The province is opposing a deal that Northern Pulp claims would allow it to continue paying severance to its laid off employees, its share of the cost of Boat Harbour’s shutdown and cleanup, safely idle its kraft pulp mill and work toward an environmental approval for a new effluent treatment plant.
The deal is in the form of $50 million in interim financing being offered by Northern Pulp’s parent companies, Paper Excellence Canada and Pacific Harbor North American Resources Ltd.
Without access to the loan, Northern Pulp claims that it will run out of money in early August.
But the money comes with strings attached.
It would be paid out in installments that are advances on the following milestones being reached reached by 2022:
An environmental approval to build a replacement effluent treatment plant.
An agreement with the province to help fund its design and construction.
A court decision or negotiated settlement with the province paying lost profits and damages associated with the idling of the kraft pulp mill.
The province isn’t commenting on the proposed interim financing deal or its attempts to block it as the matter is part of creditor protection proceedings in British Columbia.
The Nova Scotian taxpayer is Northern Pulp’s largest secured creditor, holding just over $86 million in secured loans to the five companies associated with the mill.
The companies' names are 157863 B.C. Ltd, Northern Resources Nova Scotia Corp., Northern Pulp Nova Scotia Corporation, Northern Timber Nova Scotia Corporation, 325327 Nova Scotia Ltd.,3243722 Nova Scotia Ltd and Northern Pulp NS GP ULC.
All were placed under creditor protection last month.
Parent company Paper Excellence holds $29,855 in secured loans and $133,527,616 in unsecured loans.
The companies owe $13.2 million to the 280 employees laid off earlier this year in the form of severance ($7.12 million) and to over 200 forestry contractors, landowners and service providers to the mill.
The interim financing agreement would put Paper Excellence back at the head of the line to cash in on Northern Pulp’s major asset – nearly 200,000 hectares of woodland that the province lent it the money to buy ($65 million of which is outstanding) in 2010 – if the company goes bankrupt.
Not meeting the terms of the interim financing agreement would also allow Paper Excellence to force that bankruptcy.
The physical mill itself, according to Northern Pulp’s filings, was viewed as a major environmental liability at every other door they went to hat in hand for financing.
If Northern Pulp runs out of money, cleaning it up would likely land at the feet of the taxpayer (who is already paying the over $217 million estimated cost of cleaning up Boat Harbour).
“The petitioners have canvassed the market and sought interim financing proposals from a number of potential alternative lenders,” reads an affidavit filed by mill manager Bruce Chapman.

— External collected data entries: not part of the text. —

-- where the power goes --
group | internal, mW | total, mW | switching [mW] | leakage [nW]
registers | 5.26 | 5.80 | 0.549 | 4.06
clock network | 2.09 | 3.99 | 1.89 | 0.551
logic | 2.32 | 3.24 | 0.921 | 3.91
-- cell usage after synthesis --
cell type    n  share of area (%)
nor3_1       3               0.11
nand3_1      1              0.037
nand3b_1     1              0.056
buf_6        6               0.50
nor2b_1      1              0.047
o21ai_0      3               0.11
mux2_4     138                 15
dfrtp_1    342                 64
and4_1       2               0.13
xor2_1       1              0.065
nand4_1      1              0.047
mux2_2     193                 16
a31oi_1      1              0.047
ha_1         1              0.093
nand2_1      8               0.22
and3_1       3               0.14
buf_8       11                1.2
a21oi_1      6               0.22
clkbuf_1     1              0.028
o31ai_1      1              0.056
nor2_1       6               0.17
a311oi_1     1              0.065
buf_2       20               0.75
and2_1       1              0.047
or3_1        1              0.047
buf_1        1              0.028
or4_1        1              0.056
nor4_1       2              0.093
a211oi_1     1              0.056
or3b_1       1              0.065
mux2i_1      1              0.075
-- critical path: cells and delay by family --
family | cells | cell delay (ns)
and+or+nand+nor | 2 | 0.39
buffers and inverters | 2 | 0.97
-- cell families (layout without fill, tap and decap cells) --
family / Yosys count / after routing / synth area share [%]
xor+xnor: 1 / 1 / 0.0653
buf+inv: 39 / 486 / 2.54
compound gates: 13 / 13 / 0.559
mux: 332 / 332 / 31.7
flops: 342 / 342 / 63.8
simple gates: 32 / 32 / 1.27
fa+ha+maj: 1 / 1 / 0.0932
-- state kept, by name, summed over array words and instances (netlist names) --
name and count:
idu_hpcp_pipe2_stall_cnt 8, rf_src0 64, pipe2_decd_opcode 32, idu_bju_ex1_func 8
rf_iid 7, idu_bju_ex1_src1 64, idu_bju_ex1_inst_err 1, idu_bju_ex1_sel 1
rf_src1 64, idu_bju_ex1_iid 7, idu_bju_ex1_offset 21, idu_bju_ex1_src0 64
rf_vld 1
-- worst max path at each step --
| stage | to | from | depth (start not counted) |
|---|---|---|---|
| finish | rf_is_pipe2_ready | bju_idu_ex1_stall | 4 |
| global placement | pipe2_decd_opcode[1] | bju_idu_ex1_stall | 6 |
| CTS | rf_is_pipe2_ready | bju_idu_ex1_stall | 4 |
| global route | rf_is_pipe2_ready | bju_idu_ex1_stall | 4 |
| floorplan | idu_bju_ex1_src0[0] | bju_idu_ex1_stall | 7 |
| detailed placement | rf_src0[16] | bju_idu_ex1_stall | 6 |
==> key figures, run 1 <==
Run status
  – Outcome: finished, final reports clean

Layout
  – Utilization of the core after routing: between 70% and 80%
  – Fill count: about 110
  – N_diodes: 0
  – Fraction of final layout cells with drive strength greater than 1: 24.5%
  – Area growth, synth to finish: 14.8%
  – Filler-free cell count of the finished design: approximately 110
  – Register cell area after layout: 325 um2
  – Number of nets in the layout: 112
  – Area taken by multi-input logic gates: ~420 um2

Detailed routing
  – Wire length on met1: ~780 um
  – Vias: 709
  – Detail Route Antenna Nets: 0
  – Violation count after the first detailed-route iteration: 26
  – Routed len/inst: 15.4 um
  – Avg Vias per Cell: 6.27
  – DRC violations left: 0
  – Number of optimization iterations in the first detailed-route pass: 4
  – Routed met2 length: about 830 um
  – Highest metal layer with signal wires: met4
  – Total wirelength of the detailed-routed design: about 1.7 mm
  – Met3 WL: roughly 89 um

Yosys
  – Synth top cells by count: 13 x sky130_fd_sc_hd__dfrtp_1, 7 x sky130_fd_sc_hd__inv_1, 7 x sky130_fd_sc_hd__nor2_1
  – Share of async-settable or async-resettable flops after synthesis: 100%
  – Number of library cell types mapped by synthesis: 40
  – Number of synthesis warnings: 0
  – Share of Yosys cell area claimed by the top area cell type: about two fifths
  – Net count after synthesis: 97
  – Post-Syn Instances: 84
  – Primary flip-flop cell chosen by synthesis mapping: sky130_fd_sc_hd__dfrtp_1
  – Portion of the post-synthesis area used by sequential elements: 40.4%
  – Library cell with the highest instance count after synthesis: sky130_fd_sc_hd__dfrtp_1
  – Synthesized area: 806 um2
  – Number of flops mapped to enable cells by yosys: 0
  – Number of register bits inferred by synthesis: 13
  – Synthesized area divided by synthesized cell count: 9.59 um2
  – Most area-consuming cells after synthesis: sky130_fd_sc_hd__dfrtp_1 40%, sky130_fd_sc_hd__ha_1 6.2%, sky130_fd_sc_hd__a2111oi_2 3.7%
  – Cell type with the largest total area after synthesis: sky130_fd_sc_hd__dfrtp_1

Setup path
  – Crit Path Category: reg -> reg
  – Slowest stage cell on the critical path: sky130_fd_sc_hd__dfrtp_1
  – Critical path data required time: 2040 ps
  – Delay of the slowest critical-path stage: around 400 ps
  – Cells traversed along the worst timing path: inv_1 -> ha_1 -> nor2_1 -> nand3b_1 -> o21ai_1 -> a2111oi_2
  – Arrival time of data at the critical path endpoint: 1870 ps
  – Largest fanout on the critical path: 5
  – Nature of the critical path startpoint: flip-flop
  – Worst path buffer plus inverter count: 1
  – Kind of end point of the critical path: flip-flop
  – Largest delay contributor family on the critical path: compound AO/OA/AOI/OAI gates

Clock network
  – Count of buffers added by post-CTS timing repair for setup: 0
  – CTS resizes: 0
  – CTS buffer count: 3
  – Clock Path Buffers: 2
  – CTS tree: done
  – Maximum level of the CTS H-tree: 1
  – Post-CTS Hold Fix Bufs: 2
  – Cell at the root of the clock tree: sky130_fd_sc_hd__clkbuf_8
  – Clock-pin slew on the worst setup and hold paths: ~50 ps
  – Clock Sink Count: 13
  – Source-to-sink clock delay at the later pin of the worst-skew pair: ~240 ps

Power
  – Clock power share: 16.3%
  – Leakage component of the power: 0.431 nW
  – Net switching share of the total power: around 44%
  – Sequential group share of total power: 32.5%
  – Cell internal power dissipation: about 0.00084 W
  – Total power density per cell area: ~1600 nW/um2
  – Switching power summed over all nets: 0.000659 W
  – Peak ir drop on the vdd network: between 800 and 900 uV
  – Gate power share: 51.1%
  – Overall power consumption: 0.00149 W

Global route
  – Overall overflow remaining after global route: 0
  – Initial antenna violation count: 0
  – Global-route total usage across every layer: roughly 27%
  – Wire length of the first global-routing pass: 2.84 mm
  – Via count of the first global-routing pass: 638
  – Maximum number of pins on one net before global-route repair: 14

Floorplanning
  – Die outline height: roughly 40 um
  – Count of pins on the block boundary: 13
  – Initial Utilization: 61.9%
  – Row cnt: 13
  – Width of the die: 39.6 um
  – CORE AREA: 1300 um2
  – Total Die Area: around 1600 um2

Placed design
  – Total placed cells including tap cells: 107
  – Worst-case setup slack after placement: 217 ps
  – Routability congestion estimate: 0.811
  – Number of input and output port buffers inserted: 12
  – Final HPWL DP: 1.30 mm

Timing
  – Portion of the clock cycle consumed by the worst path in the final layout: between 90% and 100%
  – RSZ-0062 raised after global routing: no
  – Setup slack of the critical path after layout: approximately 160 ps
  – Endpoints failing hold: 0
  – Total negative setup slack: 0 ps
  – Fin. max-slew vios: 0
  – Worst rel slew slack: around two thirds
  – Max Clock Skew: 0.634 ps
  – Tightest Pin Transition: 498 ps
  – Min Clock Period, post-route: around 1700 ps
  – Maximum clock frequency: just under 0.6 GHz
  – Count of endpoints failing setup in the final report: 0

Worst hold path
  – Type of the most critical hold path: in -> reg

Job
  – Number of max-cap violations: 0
[config.mk]
export PLATFORM = sky130hd
export DESIGN_NAME = data_mem_arbiter
export DESIGN_NICKNAME = d
export VERILOG_FILES = /design/src/rtl/data_mem_arbiter.sv
export SDC_FILE = /design/constraint.sdc
export NUM_CORES = 1
export LEC_CHECK = 0
export ABC_AREA = 1
export CORE_UTILIZATION = 33
export DETAILED_ROUTE_END_ITERATION = 16
export PLACE_DENSITY = 0.79
export SLEW_MARGIN = 20
export SYNTH_ARGS = -nofsm -noshare
export SYNTH_HDL_FRONTEND = slang
export SYNTH_SLANG_ARGS = --single-unit
[constraint.sdc]
create_clock -name clk -period 1 [get_ports clk]
set_input_delay 0.1 -clock clk [delete_from_list [all_inputs] [get_ports clk]]
set_output_delay 0.1 -clock clk [all_outputs]
set_load 0.02 [all_outputs]
**src/rtl/scene_pkg.sv**
```systemverilog
// Scene codes and key constants shared by the sequencer, the sprite stages and the color mapper.
package scene_pkg;

    typedef enum logic [3:0] {
        ST_TITLE        = 4'd0,
        ST_ROOM         = 4'd2,
        ST_BATTLE_MENU  = 4'd3,
        ST_BATTLE_DODGE = 4'd4,
        ST_FLOWER       = 4'd5,
        ST_GAMEOVER     = 4'd6,
        ST_WIN          = 4'd7
    } status_t;

    localparam logic [7:0]  KEY_NONE      = 8'h00;
    localparam logic [7:0]  KEY_ENTER     = 8'h28;
    localparam logic [11:0] FRAME_CNT_MAX = 12'hFFF;

endpackage

```
**src/rtl/frame_tick_sync.sv**
```systemverilog
// Brings the asynchronous frame strobe into the Clk domain as a one-cycle tick per rising edge.
module frame_tick_sync (
    input  logic Clk,
    input  logic Reset,
    input  logic frame_clk,
    output logic tick
);

    logic       sync1_q, sync1_d;
    logic       sync2_q, sync2_d;
    logic       dly_q, dly_d;
    logic [1:0] fill_q, fill_d;

    always_comb begin
        sync1_d = frame_clk;
        sync2_d = sync1_q;
        dly_d   = sync2_q;
        fill_d  = (fill_q == 2'd3) ? fill_q : fill_q + 2'd1;
    end

    always_ff @(posedge Clk or posedge Reset) begin
        if (Reset) begin
            sync1_q <= 1'b0;
            sync2_q <= 1'b0;
            dly_q   <= 1'b0;
            fill_q  <= 2'd0;
        end else begin
            sync1_q <= sync1_d;
            sync2_q <= sync2_d;
            dly_q   <= dly_d;
            fill_q  <= fill_d;
        end
    end

    // Edges are only trusted once the whole chain holds sampled data, so a strobe
    // that is already high at reset release is not mistaken for a new frame.
    assign tick = sync2_q & ~dly_q & (fill_q == 2'd3);

endmodule

```
**src/rtl/scene_sequencer.sv**
```systemverilog
// Game-flow FSM: drives the scene status code, per-scene frame count and a scene-start pulse.
module scene_sequencer
    import scene_pkg::*;
#(
    parameter int unsigned FLOWER_FRAMES = 360,
    parameter int unsigned GAMEOVER_LOCK = 60,
    parameter logic [7:0]  CONFIRM_KEY   = KEY_ENTER
) (
    input  logic        Clk,
    input  logic        Reset,
    input  logic        frame_clk,
    input  logic [7:0]  keycode,
    input  logic        encounter,
    input  logic        dodge_done,
    input  logic        enemy_defeated,
    input  logic [7:0]  player_hp,
    output logic [3:0]  status,
    output logic [11:0] frame_cnt,
    output logic        scene_start
);

    logic        tick;
    logic        confirm;
    logic        trans;
    logic [3:0]  status_q, status_d;
    logic [11:0] frame_cnt_q, frame_cnt_d;
    logic        scene_start_q, scene_start_d;
    logic [7:0]  key_prev_q, key_prev_d;
    logic        key_armed_q, key_armed_d;

    frame_tick_sync u_tick (
        .Clk       (Clk),
        .Reset     (Reset),
        .frame_clk (frame_clk),
        .tick      (tick)
    );

    // A key held through reset must be released once before it can confirm.
    assign confirm = (keycode == CONFIRM_KEY) && (key_prev_q != CONFIRM_KEY) && key_armed_q;

    always_comb begin
        status_d = status_q;
        case (status_q)
            ST_TITLE:        if (confirm) status_d = ST_ROOM;
            ST_ROOM:         if (encounter) status_d = ST_FLOWER;
            ST_FLOWER:       if (tick && frame_cnt_q == 12'(FLOWER_FRAMES - 1)) status_d = ST_BATTLE_MENU;
            ST_BATTLE_MENU:  if (confirm) status_d = ST_BATTLE_DODGE;
            ST_BATTLE_DODGE: begin
                if (player_hp == 8'd0)                status_d = ST_GAMEOVER;
                else if (dodge_done && enemy_defeated) status_d = ST_WIN;
                else if (dodge_done)                   status_d = ST_BATTLE_MENU;
            end
            ST_GAMEOVER:     if (confirm && frame_cnt_q >= 12'(GAMEOVER_LOCK)) status_d = ST_TITLE;
            ST_WIN:          if (confirm) status_d = ST_TITLE;
            default:         status_d = ST_TITLE;
        endcase
    end

    always_comb begin
        trans         = (status_d != status_q);
        scene_start_d = trans;
        key_prev_d    = keycode;
        key_armed_d   = key_armed_q | (keycode != CONFIRM_KEY);
        if (trans)
            frame_cnt_d = 12'd0;
        else if (tick && frame_cnt_q != FRAME_CNT_MAX)
            frame_cnt_d = frame_cnt_q + 12'd1;
        else
            frame_cnt_d = frame_cnt_q;
    end

    always_ff @(posedge Clk or posedge Reset) begin
        if (Reset) begin
            status_q      <= ST_TITLE;
            frame_cnt_q   <= 12'd0;
            scene_start_q <= 1'b0;
            key_prev_q    <= KEY_NONE;
            key_armed_q   <= 1'b0;
        end else begin
            status_q      <= status_d;
            frame_cnt_q   <= frame_cnt_d;
            scene_start_q <= scene_start_d;
            key_prev_q    <= key_prev_d;
            key_armed_q   <= key_armed_d;
        end
    end

    assign status      = status_q;
    assign frame_cnt   = frame_cnt_q;
    assign scene_start = scene_start_q;

endmodule

```
[src/flat_wrapper.sv]
// flat-port wrapper written by rule: the top's interface ports become plain ports
module cbus_rr_arbiter_flat import cbus_rr_arbiter_pkg::*;
#(
  parameter int unsigned NUM_INPUTS = 2
)
  (clk, reset, busy, len_err, bus_ireqs, bus_oresp, bus_iresps, bus_oreq);
  cbus_rr_arbiter_if #(.NUM_INPUTS(NUM_INPUTS)) bus_i ();
  input  logic clk;
  input  logic reset;
  output logic busy;
  output logic len_err;
  input wire logic [$bits(bus_i.ireqs)-1:0] bus_ireqs;
  input wire logic [$bits(bus_i.oresp)-1:0] bus_oresp;
  output wire logic [$bits(bus_i.iresps)-1:0] bus_iresps;
  output wire logic [$bits(bus_i.oreq)-1:0] bus_oreq;
  assign bus_i.ireqs = {>>{bus_ireqs}};
  assign bus_i.oresp = bus_oresp;
  assign bus_iresps = {>>{bus_i.iresps}};
  assign bus_oreq = bus_i.oreq;
  cbus_rr_arbiter #(.NUM_INPUTS(NUM_INPUTS)) u_core (.clk(clk), .reset(reset), .bus(bus_i), .busy(busy), .len_err(len_err));
endmodule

“No person, other than the (Northern Pulp’s parent companies), was interested in providing funding to (Northern Pulp).”
On Friday Northern Pulp will ask the British Columbia Supreme Court to overrule Nova Scotia’s opposition and sign the interim financing agreement. It is also seeking the extension of creditor protection to Dec. 31, permission to continue paying severance to the 280 people it laid off earlier this year and the salaries of the few dozen who remain.
“In effect, (Northern Pulp’s) path forward is opposed by the province, whose initial decision to pass the (Boat Harbour Act), and subsequent decision to disregard multiple unanticipated issues with the completion of the replacement (effluent treatment facility) and not to extend the January 31, 2020 closure deadline (for the Boat Harbour effluent treatment facility), has by and large required the petitioners to make the current CCAA filing,” reads Chapman's affidavit.
If the province succeeds in blocking the financing agreement, the taxpayer will be on the hook for lost profits and damages.
“(Northern Pulp) believe(s) that a re-start of mill operations affords the province the best opportunity to recover on its claims; absent that occurring, the petitioners will likely be forced to engage in costly and lengthy litigation,” reads the affidavit of Chapman, the mill manager.